-------- RECORDS SUPPLIED --------
## src/rtl/npc3_pwm_pkg.sv

```systemverilog
package npc3_pwm_pkg;
  typedef enum logic [1:0] {
    LVL_ZERO = 2'b00,
    LVL_POS  = 2'b01,
    LVL_NEG  = 2'b11
  } lvl_e;

  localparam int unsigned GATES_PER_LEG = 4;
endpackage

```

## src/rtl/npc3_carrier_gen.sv

```systemverilog
module npc3_carrier_gen #(
  parameter int unsigned CW = 16
) (
  input  logic          clk,
  input  logic          rst_n,
  input  logic [CW-1:0] peak_in,
  output logic [CW-1:0] cnt,
  output logic [CW-1:0] peak_act,
  output logic          valley_load,
  output logic          at_valley
);
  localparam logic [CW-1:0] ONE = CW'(1);

  logic [CW-1:0] cnt_q, cnt_nxt, peak_q, peak_safe;
  logic          up_q, up_nxt;

  assign peak_safe = (peak_in == '0) ? ONE : peak_in;

  always_comb begin
    if (up_q && (cnt_q < peak_q)) begin
      cnt_nxt = cnt_q + ONE;
      up_nxt  = 1'b1;
    end else begin
      cnt_nxt = cnt_q - ONE;
      up_nxt  = 1'b0;
    end
    if (cnt_nxt == '0) up_nxt = 1'b1;
  end

  assign valley_load = (cnt_nxt == '0);

  always_ff @(posedge clk or negedge rst_n) begin
    if (!rst_n) begin
      cnt_q  <= '0;
      up_q   <= 1'b1;
      peak_q <= ONE;
    end else begin
      cnt_q <= cnt_nxt;
      up_q  <= up_nxt;
      if (valley_load) peak_q <= peak_safe;
    end
  end

  assign cnt       = cnt_q;
  assign peak_act  = peak_q;
  assign at_valley = (cnt_q == '0);

  a_r2_count_bound: assert property (@(posedge clk) disable iff (!rst_n)
    cnt_q <= peak_q);
  a_r2_valley_single: assert property (@(posedge clk) disable iff (!rst_n)
    at_valley |=> (cnt_q == ONE));
  a_r2_peak_at_valley: assert property (@(posedge clk) disable iff (!rst_n)
    !at_valley |-> $stable(peak_q));
endmodule

```

## src/rtl/npc3_ref_stage.sv

```systemverilog
module npc3_ref_stage #(
  parameter int unsigned DW = 51
) (
  input  logic          clk,
  input  logic          rst_n,
  input  logic          in_valid,
  output logic          in_ready,
  input  logic [DW-1:0] in_data,
  input  logic          load,
  output logic [DW-1:0] act_data
);
  logic [DW-1:0] pend_q, act_q;
  logic          full_q;

  assign in_ready = !full_q;

  always_ff @(posedge clk or negedge rst_n) begin
    if (!rst_n) begin
      pend_q <= '0;
      act_q  <= '0;
      full_q <= 1'b0;
    end else if (load && full_q) begin
      act_q  <= pend_q;
      full_q <= 1'b0;
    end else if (in_valid && !full_q) begin
      pend_q <= in_data;
      full_q <= 1'b1;
    end
  end

  assign act_data = act_q;

  a_r6_hold_in_period: assert property (@(posedge clk) disable iff (!rst_n)
    !load |=> $stable(act_q));
  a_r6_ready_until_valley: assert property (@(posedge clk) disable iff (!rst_n)
    (!in_ready && !load) |=> !in_ready);
endmodule

```

## src/rtl/npc3_phase_cmp.sv

```systemverilog
module npc3_phase_cmp
  import npc3_pwm_pkg::*;
#(
  parameter int unsigned CW = 16
) (
  input  logic [CW-1:0] cnt,
  input  logic [CW-1:0] peak,
  input  logic          anti,
  input  logic [CW:0]   ref_raw,
  output lvl_e          tgt
);
  localparam int unsigned RW = CW + 1;

  logic signed [RW-1:0] pk_s, up_s, lo_s, r_s, r_c;

  always_comb begin
    pk_s = signed'({1'b0, peak});
    up_s = signed'({1'b0, cnt});
    r_s  = signed'(ref_raw);
    if (r_s > pk_s)       r_c = pk_s;
    else if (r_s < -pk_s) r_c = -pk_s;
    else                  r_c = r_s;
    lo_s = anti ? -up_s : (up_s - pk_s);
    if (r_c > up_s)      tgt = LVL_POS;
    else if (r_c < lo_s) tgt = LVL_NEG;
    else                 tgt = LVL_ZERO;
  end
endmodule

```

## src/rtl/npc3_leg_ctrl.sv

```systemverilog
module npc3_leg_ctrl
  import npc3_pwm_pkg::*;
#(
  parameter int unsigned DTW = 8
) (
  input  logic           clk,
  input  logic           rst_n,
  input  lvl_e           tgt,
  input  logic [DTW-1:0] dead_time,
  output logic [1:0]     state,
  output logic [GATES_PER_LEG-1:0] gate
);
  lvl_e st_q, st_nxt;
  logic [GATES_PER_LEG-1:0] want;

  always_comb begin
    st_nxt = tgt;
    if ((st_q == LVL_POS && tgt == LVL_NEG) || (st_q == LVL_NEG && tgt == LVL_POS))
      st_nxt = LVL_ZERO;
  end

  always_ff @(posedge clk or negedge rst_n) begin
    if (!rst_n) st_q <= LVL_ZERO;
    else        st_q <= st_nxt;
  end

  assign want[0] = (st_q == LVL_POS);
  assign want[1] = (st_q == LVL_POS) || (st_q == LVL_ZERO);
  assign want[2] = (st_q == LVL_ZERO) || (st_q == LVL_NEG);
  assign want[3] = (st_q == LVL_NEG);

  for (genvar g = 0; g < GATES_PER_LEG; g++) begin : g_timer
    logic [DTW-1:0] dly_q;
    always_ff @(posedge clk or negedge rst_n) begin
      if (!rst_n)               dly_q <= '0;
      else if (!want[g])        dly_q <= '0;
      else if (dly_q < dead_time) dly_q <= dly_q + DTW'(1);
    end
    assign gate[g] = want[g] && (dly_q >= dead_time);
  end

  assign state = st_q;

  a_r1_legal_code: assert property (@(posedge clk) disable iff (!rst_n)
    state != 2'b10);
  a_r7_no_shoot_13: assert property (@(posedge clk) disable iff (!rst_n)
    !(gate[0] && gate[2]));
  a_r7_no_shoot_24: assert property (@(posedge clk) disable iff (!rst_n)
    !(gate[1] && gate[3]));
  a_r8_pos_not_to_neg: assert property (@(posedge clk) disable iff (!rst_n)
    (state == 2'b01) |=> (state != 2'b11));
  a_r8_neg_not_to_pos: assert property (@(posedge clk) disable iff (!rst_n)
    (state == 2'b11) |=> (state != 2'b01));
  a_r9_off_s1: assert property (@(posedge clk) disable iff (!rst_n)
    (state != 2'b01) |-> !gate[0]);
  a_r9_off_s4: assert property (@(posedge clk) disable iff (!rst_n)
    (state != 2'b11) |-> !gate[3]);
endmodule

```

## src/rtl/npc3_carrier_pwm.sv

```systemverilog
module npc3_carrier_pwm
  import npc3_pwm_pkg::*;
#(
  parameter int unsigned CW  = 16,
  parameter int unsigned NPH = 3,
  parameter int unsigned DTW = 8
) (
  input  logic                 clk,
  input  logic                 rst_n,
  input  logic                 ref_valid,
  output logic                 ref_ready,
  input  logic [NPH*(CW+1)-1:0] ref_data,
  input  logic [CW-1:0]        carrier_peak,
  input  logic                 anti_phase,
  input  logic [DTW-1:0]       dead_time,
  output logic                 period_start,
  output logic [2*NPH-1:0]     phase_state,
  output logic [GATES_PER_LEG*NPH-1:0] gate
);
  localparam int unsigned RW = CW + 1;
  localparam int unsigned DW = NPH * RW;

  logic [CW-1:0] cnt, peak_act;
  logic          valley_load, at_valley;
  logic [DW-1:0] act_data;

  npc3_carrier_gen #(.CW(CW)) u_car (
    .clk(clk), .rst_n(rst_n), .peak_in(carrier_peak),
    .cnt(cnt), .peak_act(peak_act),
    .valley_load(valley_load), .at_valley(at_valley)
  );

  npc3_ref_stage #(.DW(DW)) u_ref (
    .clk(clk), .rst_n(rst_n),
    .in_valid(ref_valid), .in_ready(ref_ready), .in_data(ref_data),
    .load(valley_load), .act_data(act_data)
  );

  for (genvar k = 0; k < NPH; k++) begin : g_phase
    lvl_e tgt;
    npc3_phase_cmp #(.CW(CW)) u_cmp (
      .cnt(cnt), .peak(peak_act), .anti(anti_phase),
      .ref_raw(act_data[k*RW +: RW]), .tgt(tgt)
    );
    npc3_leg_ctrl #(.DTW(DTW)) u_leg (
      .clk(clk), .rst_n(rst_n), .tgt(tgt), .dead_time(dead_time),
      .state(phase_state[2*k +: 2]),
      .gate(gate[GATES_PER_LEG*k +: GATES_PER_LEG])
    );
  end

  assign period_start = at_valley;
endmodule

```

## config.mk

```make
export PLATFORM = sky130hd
export DESIGN_NAME = npc3_carrier_pwm
export DESIGN_NICKNAME = d
export VERILOG_FILES = /design/src/rtl/npc3_pwm_pkg.sv /design/src/rtl/npc3_carrier_gen.sv /design/src/rtl/npc3_ref_stage.sv /design/src/rtl/npc3_phase_cmp.sv /design/src/rtl/npc3_leg_ctrl.sv /design/src/rtl/npc3_carrier_pwm.sv
export SDC_FILE = /design/constraint.sdc
export NUM_CORES = 1
export LEC_CHECK = 0
export BUFFER_PORTS_ARGS = -buffer_cell sky130_fd_sc_hd__buf_2
export CAP_MARGIN = 20
export CORE_MARGIN = 1
export CORE_UTILIZATION = 50
export CTS_CLUSTER_SIZE = 24
export DETAILED_ROUTE_END_ITERATION = 6
export GPL_TIMING_DRIVEN = 0
export PLACE_DENSITY = 0.67
export SYNTH_ARGS = -nofsm -noshare
export SYNTH_HDL_FRONTEND = slang
export SYNTH_SLANG_ARGS = --single-unit
```

## constraint.sdc

```tcl
create_clock -name clk -period 13.7 [get_ports clk]
set_input_delay 0.685 -clock clk [delete_from_list [all_inputs] [get_ports clk]]
set_output_delay 0.685 -clock clk [all_outputs]
set_load 0.01 [all_outputs]
```
===== config.mk =====
export PLATFORM = sky130hd
export DESIGN_NAME = spi_sb_master
export DESIGN_NICKNAME = d
export VERILOG_FILES = /design/src/rtl/spi_sb_pkg.sv /design/src/rtl/spi_sb_shifter.sv /design/src/rtl/spi_sb_regs.sv /design/src/rtl/spi_sb_master.sv
export SDC_FILE = /design/constraint.sdc
export NUM_CORES = 1
export LEC_CHECK = 0
export BUFFER_PORTS_ARGS = -buffer_cell sky130_fd_sc_hd__buf_2
export CORE_MARGIN = 2
export CORE_UTILIZATION = 40
export CTS_CLUSTER_DIAMETER = 200
export DETAILED_ROUTE_END_ITERATION = 8
export GPL_TIMING_DRIVEN = 0
export PLACE_DENSITY = 0.55
export SYNTH_ARGS = -nofsm -noshare
export SYNTH_HDL_FRONTEND = slang
export SYNTH_SLANG_ARGS = --single-unit

===== constraint.sdc =====
create_clock -name clk -period 2.5 [get_ports clk]
set_input_delay 0.125 -clock clk [delete_from_list [all_inputs] [get_ports clk]]
set_output_delay 0.125 -clock clk [all_outputs]
set_load 0.05 [all_outputs]
===== config.mk =====
export PLATFORM = sky130hd
export DESIGN_NAME = one_shot_pulser
export DESIGN_NICKNAME = d
export VERILOG_FILES = /design/src/rtl/one_shot_pkg.sv /design/src/rtl/one_shot_sync.sv /design/src/rtl/one_shot_qualify.sv /design/src/rtl/one_shot_timer.sv /design/src/rtl/one_shot_pulser.sv
export SDC_FILE = /design/constraint.sdc
export NUM_CORES = 1
export LEC_CHECK = 0
export BUFFER_PORTS_ARGS = -buffer_cell sky130_fd_sc_hd__buf_2
export CAP_MARGIN = 20
export CORE_MARGIN = 4
export CORE_UTILIZATION = 40
export CTS_CLUSTER_SIZE = 8
export DETAILED_ROUTE_END_ITERATION = 12
export PLACE_DENSITY = 0.62
export SETUP_SLACK_MARGIN = 0.2
export SLEW_MARGIN = 25
export SYNTH_ARGS = -nofsm -noshare
export SYNTH_HDL_FRONTEND = slang
export SYNTH_SLANG_ARGS = --single-unit

===== constraint.sdc =====
create_clock -name clk -period 3.4 [get_ports clk]
set_clock_uncertainty 0.2 [all_clocks]
set_input_delay 0.17 -clock clk [delete_from_list [all_inputs] [get_ports clk]]
set_output_delay 0.17 -clock clk [all_outputs]
set_load 0.02 [all_outputs]

===== src/rtl/one_shot_pkg.sv =====
// Package: one_shot_pkg
// Shared index constants for the one-shot pulser's synchronized input vector.
// Assumes the three control inputs are packed in the order given below.
package one_shot_pkg;
    localparam int IN_FALL  = 0;   // falling-edge trigger
    localparam int IN_RISE  = 1;   // rising-edge trigger
    localparam int IN_CLEAR = 2;   // active-low clear
    localparam int NUM_IN   = 3;
endpackage


===== src/rtl/one_shot_sync.sv =====
// Module: one_shot_sync
// Multi-bit synchronizer chain with a one-cycle history register per bit.
// Assumes each bit is an independent asynchronous level. During reset every
// stage and the history are loaded from the raw input, so when reset is
// released the history equals the current level and no false edge appears.
module one_shot_sync #(
    parameter int N      = 3,
    parameter int STAGES = 2
) (
    input  logic         clk,
    input  logic         rst_n,
    input  logic [N-1:0] din,
    output logic [N-1:0] lvl,
    output logic [N-1:0] prev
);
    localparam int LAST = STAGES - 1;

    logic [N-1:0] chain [STAGES];

    // Stage 0 samples the asynchronous inputs.
    always_ff @(posedge clk) begin
        if (!rst_n) chain[0] <= din;
        else        chain[0] <= din;
    end

    // Later stages shift the sampled value along the chain.
    for (genvar s = 1; s < STAGES; s++) begin : g_stage
        always_ff @(posedge clk) begin
            if (!rst_n) chain[s] <= din;
            else        chain[s] <= chain[s-1];
        end
    end

    // History register holds the synchronized level from the previous cycle.
    always_ff @(posedge clk) begin
        if (!rst_n) prev <= din;
        else        prev <= chain[LAST];
    end

    assign lvl = chain[LAST];
endmodule


===== src/rtl/one_shot_qualify.sv =====
// Module: one_shot_qualify
// Detects edges on the synchronized inputs and decides whether a trigger is
// accepted. Assumes lvl/prev come from one_shot_sync and busy from the timer.
module one_shot_qualify
    import one_shot_pkg::*;
(
    input  logic              clk,
    input  logic              rst_n,
    input  logic [NUM_IN-1:0] lvl,
    input  logic [NUM_IN-1:0] prev,
    input  logic              busy,
    output logic              fire
);
    logic fall_edge, rise_edge, clear_release;
    logic enable_fall, enable_rise, enable_clear;

    // Edge detection per input.
    always_comb begin
        fall_edge     = prev[IN_FALL] & ~lvl[IN_FALL];
        rise_edge     = ~prev[IN_RISE] & lvl[IN_RISE];
        clear_release = ~prev[IN_CLEAR] & lvl[IN_CLEAR];
    end

    // Each trigger is enabled by the opposite input's level.
    always_comb begin
        enable_fall  = fall_edge & lvl[IN_RISE];
        enable_rise  = rise_edge & ~lvl[IN_FALL];
        enable_clear = clear_release & ~lvl[IN_FALL] & lvl[IN_RISE];
    end

    // Accept only when idle and not held in clear.
    always_comb begin
        fire = lvl[IN_CLEAR] & ~busy & (enable_fall | enable_rise | enable_clear);
    end

    // held clear blocks every trigger.
    assert_no_fire_in_clear_R3: assert property (@(posedge clk) disable iff (!rst_n)
        (!lvl[IN_CLEAR]) |-> !fire);

    // a fire always has some input edge behind it.
    assert_fire_needs_edge_R1: assert property (@(posedge clk) disable iff (!rst_n)
        fire |-> (lvl != prev));
endmodule


===== src/rtl/one_shot_timer.sv =====
// Module: one_shot_timer
// Down-counter that sets the pulse length. Assumes load is asserted only when
// idle; a held clear empties it regardless of load.
module one_shot_timer #(
    parameter int CNT_W = 8
) (
    input  logic             clk,
    input  logic             rst_n,
    input  logic             clear_lvl,
    input  logic             load,
    input  logic [CNT_W-1:0] width,
    output logic             busy
);
    localparam logic [CNT_W-1:0] ZERO = '0;
    localparam logic [CNT_W-1:0] ONE  = CNT_W'(1);

    logic [CNT_W-1:0] cnt;

    // Counter: reset, clear, load, then count down to zero.
    always_ff @(posedge clk) begin
        if (!rst_n)            cnt <= ZERO;
        else if (!clear_lvl)   cnt <= ZERO;
        else if (load)         cnt <= width;
        else if (cnt != ZERO)  cnt <= cnt - ONE;
    end

    // Pulse is active while the counter is nonzero.
    assign busy = (cnt != ZERO);

    // a held clear empties the counter on the next edge.
    assert_clear_empties_R3: assert property (@(posedge clk) disable iff (!rst_n)
        (!clear_lvl) |=> (cnt == ZERO));

    // a running count never grows (no retrigger from the qualifier).
    assert_no_extend_R5: assert property (@(posedge clk) disable iff (!rst_n)
        (cnt != ZERO) |=> (cnt < $past(cnt)));

    // an accepted trigger captures the width input.
    assert_width_load_R7: assert property (@(posedge clk) disable iff (!rst_n)
        (load && clear_lvl) |=> (cnt == $past(width)));
endmodule


===== src/rtl/one_shot_pulser.sv =====
// Module: one_shot_pulser
// Top of the non-retriggerable one-shot: synchronizer, trigger qualifier and
// width timer. Assumes all control inputs are asynchronous levels.
module one_shot_pulser
    import one_shot_pkg::*;
#(
    parameter int CNT_W       = 8,
    parameter int SYNC_STAGES = 2
) (
    input  logic             clk,
    input  logic             rst_n,
    input  logic             fall_trig_in,
    input  logic             rise_trig_in,
    input  logic             clear_n_in,
    input  logic [CNT_W-1:0] width_in,
    output logic             pulse_out,
    output logic             pulse_n_out
);
    logic [NUM_IN-1:0] raw, lvl, prev;
    logic              busy, fire;

    // Pack the control inputs in package order.
    always_comb begin
        raw           = '0;
        raw[IN_FALL]  = fall_trig_in;
        raw[IN_RISE]  = rise_trig_in;
        raw[IN_CLEAR] = clear_n_in;
    end

    one_shot_sync #(.N(NUM_IN), .STAGES(SYNC_STAGES)) u_sync (
        .clk(clk), .rst_n(rst_n), .din(raw), .lvl(lvl), .prev(prev)
    );

    one_shot_qualify u_qual (
        .clk(clk), .rst_n(rst_n), .lvl(lvl), .prev(prev), .busy(busy), .fire(fire)
    );

    one_shot_timer #(.CNT_W(CNT_W)) u_timer (
        .clk(clk), .rst_n(rst_n), .clear_lvl(lvl[IN_CLEAR]), .load(fire),
        .width(width_in), .busy(busy)
    );

    // Complementary outputs driven from the timer state.
    assign pulse_out   = busy;
    assign pulse_n_out = ~busy;

    // outputs always complementary.
    assert_complement_R6: assert property (@(posedge clk) disable iff (!rst_n)
        pulse_out != pulse_n_out);

    // a pulse only begins the cycle after an accepted trigger.
    assert_rise_after_fire_R8: assert property (@(posedge clk) disable iff (!rst_n)
        $rose(pulse_out) |-> $past(fire));

    // a zero width accepted yields no pulse.
    assert_zero_width_R7: assert property (@(posedge clk) disable iff (!rst_n)
        (fire && width_in == '0) |=> !pulse_out);
endmodule


==> reports/results.ini <==
[placement]
port_buffers=14
place_area_um2=819.5
routabilityCongestion=0.8657
hpwl_um=1078

[floorplanning]
io_pins=15
fp-row-count=15
die_h_um=50.82
dieArea_um2=2582
start_util=0.4246
die_w_um=50.82
core_um2=1727

[worst_setup_path]
crit_end=pulse_out
critical_path.max_fanout=10
reg2reg_depth=7
crit_start=u_timer.cnt[0]
end_kind=output port
rr_endpoint=u_timer.cnt[0]
r2r_start=u_timer.cnt[0]
critPathLaunchType=flip-flop
worstPathRequired_ns=3.03
criticalPathCategory=reg -> out
r2r_slack_ns=1.46
arrival_ns=1.78

[status]
status=complete, no violations

[finish]
layout-drive-gt1-share=0.2037
area.growth.synth_to_final_pct=30.89
design_area_um2=959.7
n_antenna_cell=0
num-fill-cells=169
num-nets-final=124

[yosys]
ys_types=27
postSynth.asyncResetShare=0
ys.flop_type=dfxtp_1
avgSynthCellArea_um2=9.052
synthTopCellsByCount=17 x dfxtp_1, 17 x nand2_1, 6 x a21oi_1
synthCells=81
yosysSeqAreaShare=0.4642
synth-seq-cells=17
synth_area_um2=733.2
synth_warnings=0
synth_top_area_frac=0.4642
synth_fp_nets=96
synth_top_area_cell=dfxtp_1
netlist_top_cells_area=dfxtp_1 46%, nand2_1 8.7%, a21oi_1 4.1%, xor2_1 3.6%, ha_1 3.4%
synth-edff-count=0

[clock_tree]
clk_pin_slew_worst_paths_ns=0.10
cts_tree=done
ctsResizeCount=0
cts_setup_buffers=0
cts_hold_buffers=11
cts_buffers=3
htreeDepth=1
root_buffer=clkbuf_4
cts_num_sinks=17
clock_latency_ns=0.29
cts_buffer_depth=2

[grt]
grt_pass1_vias=637
antenna_found_initial=0
grt_usage=0.1374
grt_remaining_overflow=0
grt_pass1_wl_um=2656
grt_max_degree=12

[min_path]
hold_class=in -> reg
hp-start=width_in[1]

[power_and_ir_drop]
comb_power_share=0.588
p_per_area_nw_per_um2=1044
p_leak_nw=0.4250
switchingPower_mw=0.4711
peakVddDrop_mv=0.5581
cellInternalPower_mw=0.5311
clkPwrFrac=0.110
pwr-share-seq=0.302
switching_share=0.4701

[sta]
setup_viol=0
slew_viol_final=0
finalCritPeriodShare=0.6310
rsz0062_at_grt=false
worstMarginPinSlew_ns=0.5935
fmax_mhz=466.1
tns_ns=0
hold_viol_final=0
relSlewSlack=0.6022
min_period_ns=2.145

[detailed_routing]
viasPerCell=4.714
drc=0
detail-route-antenna-nets=0
dr_total_vias=627
drt-wirelength-per-cell_um=11.52
drt_iter0_markers=9
first_pass_iters=4
routed_wl_um=1532

[job]
maxCapViolations=0

critical path: stages (launching register included):
cell	delay, ns
dfxtp_1	0.36
inv_1	0.09
ha_1	0.15
nor4b_2	0.23
and2_1	0.38
inv_4	0.11
buf_2	0.18
power groups by stage:
stage               registers (mW)  logic [mW]  clock network, mW
floorplan                    0.295       0.504                  0
detailed placement           0.307       0.584                  0
global route                 0.313       0.654              0.126
CTS                          0.303       0.596              0.115
global placement             0.308       0.561                  0
finish                       0.303       0.589              0.110
stage by stage:
stage / hold slack [ns] / cells / util / power (mW) / worst slack [ns]
2_1_floorplan: -0.002283 / 81 / - / 0.7989 / 1.608
3_3_place_gp: 0.08720 / 118 / 0.4746 / 0.8689 / 1.589
3_5_place_dp: 0.08944 / 118 / 0.4746 / 0.8911 / 1.475
4_1_cts: 0.02448 / 133 / 0.5558 / 1.014 / 1.234
5_1_grt: 0.05219 / 133 / 0.5558 / 1.093 / 1.106
6_report: 0.02274 / 133 / 0.5558 / 1.002 / 1.255
state kept, by name, indices dropped and copies added (netlist names):
register / flops
u_sync.chain: 6
u_timer.cnt: 8
u_sync.prev: 3
how the worst min path moves through the flow:
stage	cells after the start	slack [ns]	to
detailed placement	1	0.09	u_sync.chain[0][2]
finish	3	0.02	u_timer.cnt[1]
global route	3	0.05	u_timer.cnt[1]
floorplan	0	-0.002	u_sync.chain[0][0]
global placement	1	0.09	u_sync.chain[0][2]
CTS	3	0.02	u_timer.cnt[1]
area by class of cell:
class / count / area [µm²] / area share
multi-input combinational: 59 / 364.1 / 0.3794
sequential: 17 / 340.3 / 0.3546
timing repair buffer: 25 / 180.2 / 0.1877
tap: 25 / 31.28 / 0.03259
clock buffer: 3 / 22.52 / 0.02347
inverter: 3 / 13.76 / 0.01434
clock inverter: 1 / 7.507 / 0.007823
routing by layer:
metal,GRT usage,routed length [µm],share of wire,up-vias
li1,-,-,-,335
met1,0.1568,702,0.46,280
met2,0.2435,768,0.50,10
met3,0.03790,49,0.032,2
met4,0.04933,12,0.0078,0
met5,0,0,0,-
cell usage in the layout (no fill, tap or decap), types with 3 or more instances in the layout:
cell type / count
nand2_1: 17
xor2_1: 3
a211oi_1: 3
a21oi_1: 6
clkbuf_4: 3
buf_2: 14
dfxtp_1: 17
nor3_1: 3
dlygate4sd3_1: 11
nor2_1: 4
nand2b_1: 3
nand3_1: 3
logic make-up after synthesis:
logic type	count (synthesis)	synth area share
buffers and inverters	5	0.03925
multiplexers	2	0.02730
adder cells (fa/ha/maj)	2	0.03412
AO/OA/AOI/OAI	13	0.1178
AND/OR/NAND/NOR	38	0.2696
flip-flops	17	0.4642
XOR/XNOR	4	0.04779
(Power assumes the default switching activity.)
--------
AIM OF THE TASK — Using the entries above, output exactly the lines between the line holding "outputs always complementary." and the line holding "crit_end=pulse_out", end lines included, and nothing more.

RESPONSE TO THIS EXERCISE —
    // outputs always complementary.
    assert_complement_R6: assert property (@(posedge clk) disable iff (!rst_n)
        pulse_out != pulse_n_out);

    // a pulse only begins the cycle after an accepted trigger.
    assert_rise_after_fire_R8: assert property (@(posedge clk) disable iff (!rst_n)
        $rose(pulse_out) |-> $past(fire));

    // a zero width accepted yields no pulse.
    assert_zero_width_R7: assert property (@(posedge clk) disable iff (!rst_n)
        (fire && width_in == '0) |=> !pulse_out);
endmodule


==> reports/results.ini <==
[placement]
port_buffers=14
place_area_um2=819.5
routabilityCongestion=0.8657
hpwl_um=1078

[floorplanning]
io_pins=15
fp-row-count=15
die_h_um=50.82
dieArea_um2=2582
start_util=0.4246
die_w_um=50.82
core_um2=1727

[worst_setup_path]
crit_end=pulse_out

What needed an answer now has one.